── THE DATA

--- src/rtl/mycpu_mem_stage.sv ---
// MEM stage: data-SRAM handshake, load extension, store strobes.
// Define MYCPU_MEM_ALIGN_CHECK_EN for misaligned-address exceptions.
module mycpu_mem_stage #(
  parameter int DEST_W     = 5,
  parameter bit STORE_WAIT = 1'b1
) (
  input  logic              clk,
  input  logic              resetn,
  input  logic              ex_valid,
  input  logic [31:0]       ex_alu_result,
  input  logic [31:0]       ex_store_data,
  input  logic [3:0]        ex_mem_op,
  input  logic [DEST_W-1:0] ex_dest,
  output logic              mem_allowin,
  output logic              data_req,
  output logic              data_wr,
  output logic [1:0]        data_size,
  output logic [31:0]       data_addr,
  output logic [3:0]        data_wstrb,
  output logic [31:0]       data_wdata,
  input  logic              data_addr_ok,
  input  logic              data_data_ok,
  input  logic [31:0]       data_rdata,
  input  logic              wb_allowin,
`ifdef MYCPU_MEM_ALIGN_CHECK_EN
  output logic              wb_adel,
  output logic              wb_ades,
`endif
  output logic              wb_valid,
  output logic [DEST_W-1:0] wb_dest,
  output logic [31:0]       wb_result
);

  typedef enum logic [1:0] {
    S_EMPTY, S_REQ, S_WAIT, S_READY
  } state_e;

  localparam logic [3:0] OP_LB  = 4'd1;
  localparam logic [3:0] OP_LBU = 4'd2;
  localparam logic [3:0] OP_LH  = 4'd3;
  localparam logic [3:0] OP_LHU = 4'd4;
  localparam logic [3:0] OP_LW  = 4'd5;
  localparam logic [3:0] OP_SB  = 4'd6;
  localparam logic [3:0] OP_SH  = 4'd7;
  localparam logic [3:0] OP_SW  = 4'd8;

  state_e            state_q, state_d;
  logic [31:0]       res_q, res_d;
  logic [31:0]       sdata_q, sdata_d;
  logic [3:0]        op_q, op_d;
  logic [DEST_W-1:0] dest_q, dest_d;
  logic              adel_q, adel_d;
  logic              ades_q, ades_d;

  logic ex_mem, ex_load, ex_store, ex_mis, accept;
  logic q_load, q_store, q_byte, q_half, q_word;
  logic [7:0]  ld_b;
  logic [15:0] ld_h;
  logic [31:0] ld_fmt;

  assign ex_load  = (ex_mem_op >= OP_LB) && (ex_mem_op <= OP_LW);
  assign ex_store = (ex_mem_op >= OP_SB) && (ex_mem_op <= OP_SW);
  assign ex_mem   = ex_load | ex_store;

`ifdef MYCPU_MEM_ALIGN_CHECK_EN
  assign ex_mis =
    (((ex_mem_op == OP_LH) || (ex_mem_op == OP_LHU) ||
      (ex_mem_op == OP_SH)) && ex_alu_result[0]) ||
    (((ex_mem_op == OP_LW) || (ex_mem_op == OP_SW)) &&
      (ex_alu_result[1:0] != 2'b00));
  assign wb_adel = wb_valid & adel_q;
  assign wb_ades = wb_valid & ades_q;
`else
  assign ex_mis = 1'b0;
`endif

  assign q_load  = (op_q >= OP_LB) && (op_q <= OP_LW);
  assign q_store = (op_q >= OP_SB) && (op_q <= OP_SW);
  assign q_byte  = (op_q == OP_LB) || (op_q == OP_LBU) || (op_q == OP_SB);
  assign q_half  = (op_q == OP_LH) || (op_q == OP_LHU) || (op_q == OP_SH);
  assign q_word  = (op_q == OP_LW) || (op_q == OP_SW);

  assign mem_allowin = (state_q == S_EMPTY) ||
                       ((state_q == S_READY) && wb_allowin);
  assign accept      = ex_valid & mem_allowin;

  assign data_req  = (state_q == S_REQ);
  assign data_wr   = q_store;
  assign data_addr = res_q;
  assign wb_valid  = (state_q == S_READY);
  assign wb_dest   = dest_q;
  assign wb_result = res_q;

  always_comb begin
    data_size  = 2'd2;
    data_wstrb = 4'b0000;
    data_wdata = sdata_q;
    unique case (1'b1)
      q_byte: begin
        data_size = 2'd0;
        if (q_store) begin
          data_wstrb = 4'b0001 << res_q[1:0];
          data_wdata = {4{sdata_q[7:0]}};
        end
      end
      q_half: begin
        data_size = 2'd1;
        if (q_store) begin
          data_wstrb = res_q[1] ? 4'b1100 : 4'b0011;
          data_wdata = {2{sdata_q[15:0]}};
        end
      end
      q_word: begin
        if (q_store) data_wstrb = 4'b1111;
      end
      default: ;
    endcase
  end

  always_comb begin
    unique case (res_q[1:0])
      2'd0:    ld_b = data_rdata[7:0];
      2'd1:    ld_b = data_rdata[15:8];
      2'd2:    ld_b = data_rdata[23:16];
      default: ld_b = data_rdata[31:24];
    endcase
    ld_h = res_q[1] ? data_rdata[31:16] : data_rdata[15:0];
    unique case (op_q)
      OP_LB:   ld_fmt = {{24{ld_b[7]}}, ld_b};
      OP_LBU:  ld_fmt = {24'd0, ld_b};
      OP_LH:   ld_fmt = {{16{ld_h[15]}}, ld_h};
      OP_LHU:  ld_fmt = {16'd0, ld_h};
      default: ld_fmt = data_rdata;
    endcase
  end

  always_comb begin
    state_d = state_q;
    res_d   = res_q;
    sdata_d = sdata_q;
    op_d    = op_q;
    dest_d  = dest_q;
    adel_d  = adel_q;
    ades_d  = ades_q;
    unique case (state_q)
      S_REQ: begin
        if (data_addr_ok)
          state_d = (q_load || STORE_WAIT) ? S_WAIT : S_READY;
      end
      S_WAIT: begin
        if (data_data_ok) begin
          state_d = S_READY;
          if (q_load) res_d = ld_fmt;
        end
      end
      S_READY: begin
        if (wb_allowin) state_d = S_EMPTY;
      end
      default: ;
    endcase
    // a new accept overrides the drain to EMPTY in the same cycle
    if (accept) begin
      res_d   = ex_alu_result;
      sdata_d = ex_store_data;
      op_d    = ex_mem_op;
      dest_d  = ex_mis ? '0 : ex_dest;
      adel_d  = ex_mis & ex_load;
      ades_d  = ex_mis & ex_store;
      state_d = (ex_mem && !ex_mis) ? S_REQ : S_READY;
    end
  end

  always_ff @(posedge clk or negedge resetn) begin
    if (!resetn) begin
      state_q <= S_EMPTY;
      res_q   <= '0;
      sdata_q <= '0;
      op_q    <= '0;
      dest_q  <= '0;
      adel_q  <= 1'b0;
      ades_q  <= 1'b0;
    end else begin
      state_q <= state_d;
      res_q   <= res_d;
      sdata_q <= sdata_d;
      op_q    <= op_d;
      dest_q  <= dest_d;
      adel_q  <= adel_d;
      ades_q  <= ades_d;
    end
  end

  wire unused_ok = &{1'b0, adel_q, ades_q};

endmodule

────
── THE DATA

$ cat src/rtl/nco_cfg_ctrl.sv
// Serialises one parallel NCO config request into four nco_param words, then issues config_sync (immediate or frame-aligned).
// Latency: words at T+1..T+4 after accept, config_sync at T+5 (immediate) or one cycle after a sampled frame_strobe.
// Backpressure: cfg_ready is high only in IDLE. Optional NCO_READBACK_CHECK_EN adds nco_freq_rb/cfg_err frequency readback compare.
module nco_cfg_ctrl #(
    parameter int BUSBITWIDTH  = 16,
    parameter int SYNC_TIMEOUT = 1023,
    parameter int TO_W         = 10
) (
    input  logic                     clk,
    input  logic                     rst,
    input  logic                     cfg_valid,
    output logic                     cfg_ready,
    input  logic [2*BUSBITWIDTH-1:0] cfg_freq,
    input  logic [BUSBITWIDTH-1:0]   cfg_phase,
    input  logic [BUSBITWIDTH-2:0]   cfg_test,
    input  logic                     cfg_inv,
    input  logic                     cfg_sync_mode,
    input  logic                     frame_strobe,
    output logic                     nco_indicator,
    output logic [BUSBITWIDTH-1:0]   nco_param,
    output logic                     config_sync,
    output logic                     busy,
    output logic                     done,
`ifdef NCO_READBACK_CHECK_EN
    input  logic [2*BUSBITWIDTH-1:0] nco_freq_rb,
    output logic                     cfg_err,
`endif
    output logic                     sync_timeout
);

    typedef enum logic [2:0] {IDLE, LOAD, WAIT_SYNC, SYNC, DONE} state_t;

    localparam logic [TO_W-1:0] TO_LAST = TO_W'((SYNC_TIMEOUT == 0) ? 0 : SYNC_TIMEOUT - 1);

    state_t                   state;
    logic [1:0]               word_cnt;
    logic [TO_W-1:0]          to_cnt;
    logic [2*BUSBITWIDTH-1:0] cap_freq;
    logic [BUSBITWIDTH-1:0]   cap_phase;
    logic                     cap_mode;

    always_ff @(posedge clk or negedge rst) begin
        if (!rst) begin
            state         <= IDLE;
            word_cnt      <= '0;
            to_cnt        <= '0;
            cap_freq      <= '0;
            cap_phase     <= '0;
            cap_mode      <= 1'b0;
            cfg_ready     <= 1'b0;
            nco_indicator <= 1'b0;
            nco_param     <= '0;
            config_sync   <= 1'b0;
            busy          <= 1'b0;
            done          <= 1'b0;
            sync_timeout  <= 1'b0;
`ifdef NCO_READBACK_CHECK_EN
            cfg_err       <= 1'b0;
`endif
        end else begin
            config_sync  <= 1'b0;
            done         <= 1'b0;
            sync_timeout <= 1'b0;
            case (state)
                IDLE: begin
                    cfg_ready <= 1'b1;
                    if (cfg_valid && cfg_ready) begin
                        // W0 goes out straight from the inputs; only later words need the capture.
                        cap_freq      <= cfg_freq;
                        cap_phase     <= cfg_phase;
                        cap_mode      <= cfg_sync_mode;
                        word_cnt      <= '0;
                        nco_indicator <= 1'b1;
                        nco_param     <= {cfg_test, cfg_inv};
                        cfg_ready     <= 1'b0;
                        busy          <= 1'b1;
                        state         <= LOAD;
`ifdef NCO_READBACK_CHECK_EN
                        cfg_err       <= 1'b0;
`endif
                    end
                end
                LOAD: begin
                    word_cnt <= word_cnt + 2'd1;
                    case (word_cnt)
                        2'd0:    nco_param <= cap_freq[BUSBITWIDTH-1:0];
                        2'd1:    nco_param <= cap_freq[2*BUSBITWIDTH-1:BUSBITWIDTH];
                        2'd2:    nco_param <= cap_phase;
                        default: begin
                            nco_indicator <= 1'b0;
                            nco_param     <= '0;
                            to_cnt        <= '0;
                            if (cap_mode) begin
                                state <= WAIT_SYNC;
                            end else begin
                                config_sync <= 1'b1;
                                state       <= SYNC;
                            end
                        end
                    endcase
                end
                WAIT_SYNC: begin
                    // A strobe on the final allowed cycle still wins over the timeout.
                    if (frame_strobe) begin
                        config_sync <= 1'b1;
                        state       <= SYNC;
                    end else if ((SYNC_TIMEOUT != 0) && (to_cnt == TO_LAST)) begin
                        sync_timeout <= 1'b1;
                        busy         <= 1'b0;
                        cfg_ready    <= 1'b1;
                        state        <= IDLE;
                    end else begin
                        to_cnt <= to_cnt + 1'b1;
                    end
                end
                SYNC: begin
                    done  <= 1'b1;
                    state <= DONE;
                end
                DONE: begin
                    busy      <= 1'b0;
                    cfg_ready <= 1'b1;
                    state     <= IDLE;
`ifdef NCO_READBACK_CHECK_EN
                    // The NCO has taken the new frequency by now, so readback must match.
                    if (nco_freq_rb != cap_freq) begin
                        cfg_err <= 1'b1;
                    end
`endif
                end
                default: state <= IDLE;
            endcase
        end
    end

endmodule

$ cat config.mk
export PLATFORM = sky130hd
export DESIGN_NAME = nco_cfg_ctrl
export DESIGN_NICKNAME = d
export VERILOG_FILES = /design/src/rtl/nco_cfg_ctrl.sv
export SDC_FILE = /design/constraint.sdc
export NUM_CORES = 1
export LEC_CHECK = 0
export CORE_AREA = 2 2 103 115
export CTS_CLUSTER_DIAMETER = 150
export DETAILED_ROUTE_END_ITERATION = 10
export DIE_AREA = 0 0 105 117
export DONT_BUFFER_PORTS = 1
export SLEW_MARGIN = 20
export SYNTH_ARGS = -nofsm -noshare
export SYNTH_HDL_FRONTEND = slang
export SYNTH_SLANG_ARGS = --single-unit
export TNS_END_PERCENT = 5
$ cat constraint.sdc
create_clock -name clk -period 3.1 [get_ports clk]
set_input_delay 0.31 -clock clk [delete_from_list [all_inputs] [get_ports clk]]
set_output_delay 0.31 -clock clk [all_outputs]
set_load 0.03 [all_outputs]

────

Scan the entries for the word "frequency". Report each line that has it.

// Backpressure: cfg_ready is high only in IDLE. Optional NCO_READBACK_CHECK_EN adds nco_freq_rb/cfg_err frequency readback compare.
                    // The NCO has taken the new frequency by now, so readback must match.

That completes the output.